As indicated by the error message, the problem is a set of three regular expressions on lines 77, 83 and 89. In all cases the SyntaxWarning: invalid escape sequence '\S' error message indicates that a backslash \ followed by the character S or s that Python does not recognize as a valid escape sequence.
I have no idea why this wasn't a problem with earlier versions of Ubuntu and/or Python3.

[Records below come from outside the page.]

$ cat src/rtl/rgmii_rx_frame.sv
// rgmii_rx_frame: byte-wide Ethernet receive framer in the PHY RX clock domain.
//
// The framer takes demuxed RGMII bytes and strips the preamble and SFD. It
// checks CRC-32 over the whole frame, holds back the FCS in a delay line, and
// emits the payload as a byte stream with last/error marking.
//
// Ports:
//   clk, reset   PHY receive clock; synchronous active-high reset
//   rx_data      demuxed receive byte
//   rx_ctl       [0] = RX_DV, [1] = RX_DV ^ RX_ER
//   out_data     payload byte
//   out_valid    out_data carries a payload byte this cycle
//   out_last     final payload byte of the frame
//   out_err      frame bad; meaningful only together with out_last
//   good_count   frames that ended without error (saturating)
//   bad_count    frames that ended with error, runts included (saturating)
//
// Output stream: out_valid, out_last and out_err are registered single-cycle
// pulses. There is no ready signal, so the consumer must take every beat that
// has out_valid high.
//
// Build option: define RX_FCS_KEEP_EN to keep the FCS. The delay line then
// shrinks to 1 entry, so the 4 FCS bytes are emitted as payload and out_last
// marks the final FCS byte.
module rgmii_rx_frame #(
    parameter int MAX_LEN = 1522,
    parameter int MIN_LEN = 64,
    parameter int CNT_W   = 16
) (
    input  logic             clk,
    input  logic             reset,
    input  logic [7:0]       rx_data,
    input  logic [1:0]       rx_ctl,
    output logic [7:0]       out_data,
    output logic             out_valid,
    output logic             out_last,
    output logic             out_err,
    output logic [CNT_W-1:0] good_count,
    output logic [CNT_W-1:0] bad_count
);

`ifdef RX_FCS_KEEP_EN
    localparam int DEPTH = 1;
`else
    localparam int DEPTH = 5;
`endif

    localparam int               LEN_W       = $clog2(MAX_LEN + 2);
    localparam logic [LEN_W-1:0] LEN_MAX     = LEN_W'(MAX_LEN);
    localparam logic [LEN_W-1:0] LEN_SAT     = LEN_W'(MAX_LEN + 1);
    localparam logic [LEN_W-1:0] LEN_MIN     = LEN_W'(MIN_LEN);
    localparam logic [LEN_W-1:0] LEN_DEPTH   = LEN_W'(DEPTH);
    localparam logic [31:0]      CRC_RESIDUE = 32'hDEBB20E3;
    localparam logic [CNT_W-1:0] CNT_MAX     = '1;

    typedef enum logic [1:0] {ST_IDLE, ST_PRE, ST_DATA, ST_DROP} state_t;

    // state is kept as a named enum so that checkers can bind to it directly.
    state_t           state;
    state_t           state_nx;

    logic             dv;
    logic             er;
    logic [7:0]       dl [DEPTH];
    logic [LEN_W-1:0] length;
    logic [31:0]      crc;
    logic             rx_err;

    logic             start;
    logic             push;
    logic             dl_full;
    logic             over;
    logic             frame_bad;
    logic             emit_valid;
    logic             emit_last;
    logic             emit_err;
    logic             good_inc;
    logic             bad_inc;

    assign dv = rx_ctl[0];
    assign er = rx_ctl[0] ^ rx_ctl[1];

    // Reflected CRC-32, processed LSB first. No final inversion is applied,
    // so a frame with a correct FCS leaves the fixed residue in the register.
    function automatic logic [31:0] crc_byte(input logic [31:0] c_in, input logic [7:0] d);
        logic [31:0] c;
        c = c_in ^ {24'h0, d};
        for (int i = 0; i < 8; i++) begin
            c = c[0] ? ((c >> 1) ^ 32'hEDB88320) : (c >> 1);
        end
        return c;
    endfunction

    // length counts the bytes pushed since the SFD, so it also tells how full
    // the delay line is.
    assign dl_full   = (length >= LEN_DEPTH);
    // The byte being pushed now would take the frame past MAX_LEN.
    assign over      = (length >= LEN_MAX);
    assign frame_bad = rx_err | (crc != CRC_RESIDUE) | (length < LEN_MIN);

    // State register.
    always_ff @(posedge clk) begin
        if (reset) begin
            state <= ST_DROP;
        end else begin
            state <= state_nx;
        end
    end

    // Next-state logic.
    always_comb begin
        state_nx = state;
        case (state)
            ST_IDLE: begin
                if (dv) begin
                    state_nx = (rx_data == 8'h55) ? ST_PRE : ST_DROP;
                end
            end
            ST_PRE: begin
                if (!dv) begin
                    state_nx = ST_IDLE;
                end else if (rx_data == 8'hD5) begin
                    state_nx = ST_DATA;
                end else if (rx_data != 8'h55) begin
                    state_nx = ST_DROP;
                end
            end
            ST_DATA: begin
                if (!dv) begin
                    state_nx = ST_IDLE;
                end else if (over) begin
                    state_nx = ST_DROP;
                end
            end
            default: begin
                if (!dv) begin
                    state_nx = ST_IDLE;
                end
            end
        endcase
    end

    // Output and datapath control.
    always_comb begin
        start      = 1'b0;
        push       = 1'b0;
        emit_valid = 1'b0;
        emit_last  = 1'b0;
        emit_err   = 1'b0;
        good_inc   = 1'b0;
        bad_inc    = 1'b0;
        case (state)
            ST_PRE: begin
                start = dv && (rx_data == 8'hD5);
            end
            ST_DATA: begin
                if (dv) begin
                    push       = 1'b1;
                    emit_valid = dl_full;
                    if (over) begin
                        emit_last = dl_full;
                        emit_err  = dl_full;
                        bad_inc   = 1'b1;
                    end
                end else if (dl_full) begin
                    // The oldest entry is the last payload byte. The newer
                    // entries are the FCS, which is dropped.
                    emit_valid = 1'b1;
                    emit_last  = 1'b1;
                    emit_err   = frame_bad;
                    good_inc   = !frame_bad;
                    bad_inc    = frame_bad;
                end else begin
                    bad_inc = 1'b1;
                end
            end
            default: begin
            end
        endcase
    end

    always_ff @(posedge clk) begin
        if (reset) begin
            out_data   <= 8'h00;
            out_valid  <= 1'b0;
            out_last   <= 1'b0;
            out_err    <= 1'b0;
            good_count <= '0;
            bad_count  <= '0;
            crc        <= 32'hFFFFFFFF;
            length     <= '0;
            rx_err     <= 1'b0;
            for (int i = 0; i < DEPTH; i++) begin
                dl[i] <= 8'h00;
            end
        end else begin
            out_valid <= emit_valid;
            out_last  <= emit_last;
            out_err   <= emit_err;
            out_data  <= emit_valid ? dl[DEPTH-1] : 8'h00;

            if (start) begin
                crc    <= 32'hFFFFFFFF;
                length <= '0;
                rx_err <= 1'b0;
            end else if (push) begin
                crc    <= crc_byte(crc, rx_data);
                rx_err <= rx_err | er;
                if (length != LEN_SAT) begin
                    length <= length + LEN_W'(1);
                end
                dl[0] <= rx_data;
                for (int i = 1; i < DEPTH; i++) begin
                    dl[i] <= dl[i-1];
                end
            end else if (state == ST_DATA) begin
                // dv fell: empty the delay line for the next frame.
                length <= '0;
            end

            if (good_inc && (good_count != CNT_MAX)) begin
                good_count <= good_count + CNT_W'(1);
            end
            if (bad_inc && (bad_count != CNT_MAX)) begin
                bad_count <= bad_count + CNT_W'(1);
            end
        end
    end

endmodule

In a local workspace, I made the following changes:
diff --git a/bin/objdump2itb b/bin/objdump2itb
index 072397e2..ef479af8 100755
--- a/bin/objdump2itb
+++ b/bin/objdump2itb
@@ -74,19 +74,22 @@ class CFunction:
# Regular expression to extract a function from objdump
# Example:
# 00000256 <end_handler_incr_mepc>:
-FUNC_PATTERN = "(?P<addr>[0-9a-f]{8}) <(?P<name>\S*)>:"
+# Note: raw string to treat \S literally for regex
+FUNC_PATTERN = r"(?P<addr>[0-9a-f]{8}) <(?P<name>\S*)>:"

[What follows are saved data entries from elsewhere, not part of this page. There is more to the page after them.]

<file path="config.mk">
export PLATFORM = sky130hd
export DESIGN_NAME = alu_muldiv_controller_flat
export DESIGN_NICKNAME = d
export VERILOG_FILES = /design/src/rtl/alu_muldiv_pkg.sv /design/src/rtl/alu_muldiv_if.sv /design/src/rtl/muldiv_datapath.sv /design/src/rtl/alu_muldiv_controller.sv /design/src/flat_wrapper.sv
export SDC_FILE = /design/constraint.sdc
export NUM_CORES = 1
export LEC_CHECK = 0
export ABC_AREA = 1
export BUFFER_PORTS_ARGS = -buffer_cell sky130_fd_sc_hd__buf_2
export CAP_MARGIN = 10
export CORE_ASPECT_RATIO = 2
export CORE_MARGIN = 3
export CORE_UTILIZATION = 60
export DETAILED_ROUTE_END_ITERATION = 7
export PLACE_DENSITY = 0.82
export SLEW_MARGIN = 20
export SYNTH_ARGS = -nofsm -noshare
export SYNTH_HDL_FRONTEND = slang
export SYNTH_SLANG_ARGS = --single-unit
</file>
<file path="constraint.sdc">
create_clock -name clk -period 5.3 [get_ports clk]
set_clock_uncertainty 0.2 [all_clocks]
set_input_delay 1.06 -clock clk [delete_from_list [all_inputs] [get_ports clk]]
set_output_delay 1.06 -clock clk [all_outputs]
set_load 0.02 [all_outputs]
</file>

FUNC_RE = re.compile(FUNC_PATTERN)
# Regular expression to extract an individual instruction
# Example:
# 264: 00a31363 bne t1,a0,26a <end_handler_incr_mepc2>
-INST_PATTERN = "(?P<addr>[0-9a-f]{1,8}):\t*(?P<mcode>[0-9a-f]{4}([0-9a-f]{4})?)\s{2,}(?P<asm>[a-z].*)$"
+# Note: raw string to treat \s literally for regex
+INST_PATTERN = r"(?P<addr>[0-9a-f]{1,8}):\t*(?P<mcode>[0-9a-f]{4}([0-9a-f]{4})?)\s{2,}(?P<asm>[a-z].*)$"
INST_RE = re.compile(INST_PATTERN)
# Regular expression to extract a source annotation for each instruction
# Example:
# /work/strichmo/core-v-verif/cv32e40x/tests/programs/custom/debug_test_trigger/debugger.S:47
-SRC_FILE_PATTERN = "^(?P<dir>/\S+)/(?P<file>[^/\s]+):(?P<line>[0-9]*)$"
+# Note: raw string to treat \S and \s literally for regex
+SRC_FILE_PATTERN = r"^(?P<dir>/\S+)/(?P<file>[^/\s]+):(?P<line>[0-9]*)$"
SRC_FILE_RE = re.compile(SRC_FILE_PATTERN)
parser = argparse.ArgumentParser(formatter_class=argparse.ArgumentDefaultsHelpFormatter)
This resolves the error messages, and an itb file is written out as expected, but I have no idea whether the generated itb file is correct.